My visa needs to be renewed early next year, so I am weighing up the best options. My employer can sponsor me for a Tier 2 visa, but I don't know if that is a straight forward process to switch from Spouse to Tier 2 (although I know it's allowed). Will the HO want to know why I am switching visas? 

I would like the idea of having my employer pay all of the fees for sponsoring me, saving me more than £1,000. I'm aware the clock towards citizenship will reset, but that doesn't bother me at this point because my husband and I don't have plans to leave the UK to live elsewhere.

Primarily I'm concerned:
-whether my employer will easily be able to make this application without issues from the Home Office
-that 5 years from the date of issue I'll be eligible for ILR
-we may continue to live (mostly) apart for many years, based on the impact this event has had, so I feel a Tier 2 may be easier to maintain than the Spouse visa

Additionally, will the fact that I have been living here for 2.5 years affect the "you can stay here for 5 years and 14 days" time limit?

Thanks!


----------



## Joppa (Sep 7, 2009)

Is your job on the shortage list?

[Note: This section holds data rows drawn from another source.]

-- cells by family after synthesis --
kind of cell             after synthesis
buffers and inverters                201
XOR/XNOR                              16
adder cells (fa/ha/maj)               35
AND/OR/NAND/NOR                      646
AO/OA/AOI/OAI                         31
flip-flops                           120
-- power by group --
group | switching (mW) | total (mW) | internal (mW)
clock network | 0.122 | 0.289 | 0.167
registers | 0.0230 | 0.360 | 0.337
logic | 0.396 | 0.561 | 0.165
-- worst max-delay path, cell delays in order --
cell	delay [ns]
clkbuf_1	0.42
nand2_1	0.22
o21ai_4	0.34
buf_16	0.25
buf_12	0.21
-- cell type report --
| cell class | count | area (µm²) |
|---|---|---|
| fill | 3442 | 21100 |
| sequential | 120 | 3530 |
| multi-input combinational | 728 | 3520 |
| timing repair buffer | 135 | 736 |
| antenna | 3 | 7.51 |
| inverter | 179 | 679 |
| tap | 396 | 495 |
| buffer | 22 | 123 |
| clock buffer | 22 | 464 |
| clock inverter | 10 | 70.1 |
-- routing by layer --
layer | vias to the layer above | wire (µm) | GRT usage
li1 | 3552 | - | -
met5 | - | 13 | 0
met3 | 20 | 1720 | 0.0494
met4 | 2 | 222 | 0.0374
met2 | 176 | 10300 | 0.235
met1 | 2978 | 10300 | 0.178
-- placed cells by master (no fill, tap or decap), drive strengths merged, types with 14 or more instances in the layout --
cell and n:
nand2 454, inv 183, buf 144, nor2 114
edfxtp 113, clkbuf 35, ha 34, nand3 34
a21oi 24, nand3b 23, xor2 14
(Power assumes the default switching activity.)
$ cat config.mk
export PLATFORM = sky130hd
export DESIGN_NAME = ckhm_ctrl
export DESIGN_NICKNAME = d
export VERILOG_FILES = /design/src/ckhm_pkg.sv /design/src/ckhm_ctrl.sv
export VERILOG_INCLUDE_DIRS = /design/src /design/src/src
export SDC_FILE = /design/constraint.sdc
export NUM_CORES = 1
export LEC_CHECK = 0
export BUFFER_PORTS_ARGS = -buffer_cell sky130_fd_sc_hd__buf_2
export CAP_MARGIN = 20
export CORE_AREA = 2 2 39 41
export CTS_CLUSTER_DIAMETER = 60
export DETAILED_ROUTE_END_ITERATION = 12
export DIE_AREA = 0 0 41 43
export SYNTH_ARGS = -nofsm -noshare
export SYNTH_HDL_FRONTEND = slang
export SYNTH_SLANG_ARGS = --single-unit
$ cat constraint.sdc
create_clock -name clk -period 1.8 [get_ports clk]
set_clock_uncertainty 0.05 [all_clocks]
set_input_delay 0 -clock clk [delete_from_list [all_inputs] [get_ports clk]]
set_output_delay 0 -clock clk [all_outputs]
set_load 0.05 [all_outputs]
==> src/sv/llf_pkg.sv <==
package llf_pkg;

  localparam int ENTRIES_DEF    = 4;
  localparam int KEY_WIDTH_DEF  = 32;
  localparam int DATA_WIDTH_DEF = 64;

  typedef enum logic [0:0] {
    KIND_LOOKUP = 1'b0,
    KIND_FILL   = 1'b1
  } kind_t;

  // status of one processed word
  typedef struct packed {
    logic hit;
    logic evicted;
  } res_flags_t;

endpackage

If not, your employer has to conduct resident labour market test (advertise the vacancy and confirm there is no other eligible applicant). They can't 'fix' this test by tweaking your job requirement in such a way that nobody else can qualify. Anybody else with the right to work who basically meets the job requirement must be given the job, even if you have more experience and are 'better' at the job etc.
Home Office should be ok about switching visas.
Yes, new 5-year route to settlement.
Time limit doesn't affect you as you are switching into PBS leave.


----------



## dogpark33 (Nov 20, 2016)

Thanks Joppa.

Yes, I think my job can qualify for the shortage list (had a look through the most recent PDF and lots of jobs in my industry are on there, including ones I believe I can qualify under). If they did have to post my job I wouldn't be too worried, as they usually have posts open of the same one for 6-12 months without finding anyone (either 0 or very few applications). There are also dozens of people at work with sponsorship so they will have a legal and HR team who knows all the rules etc.


----------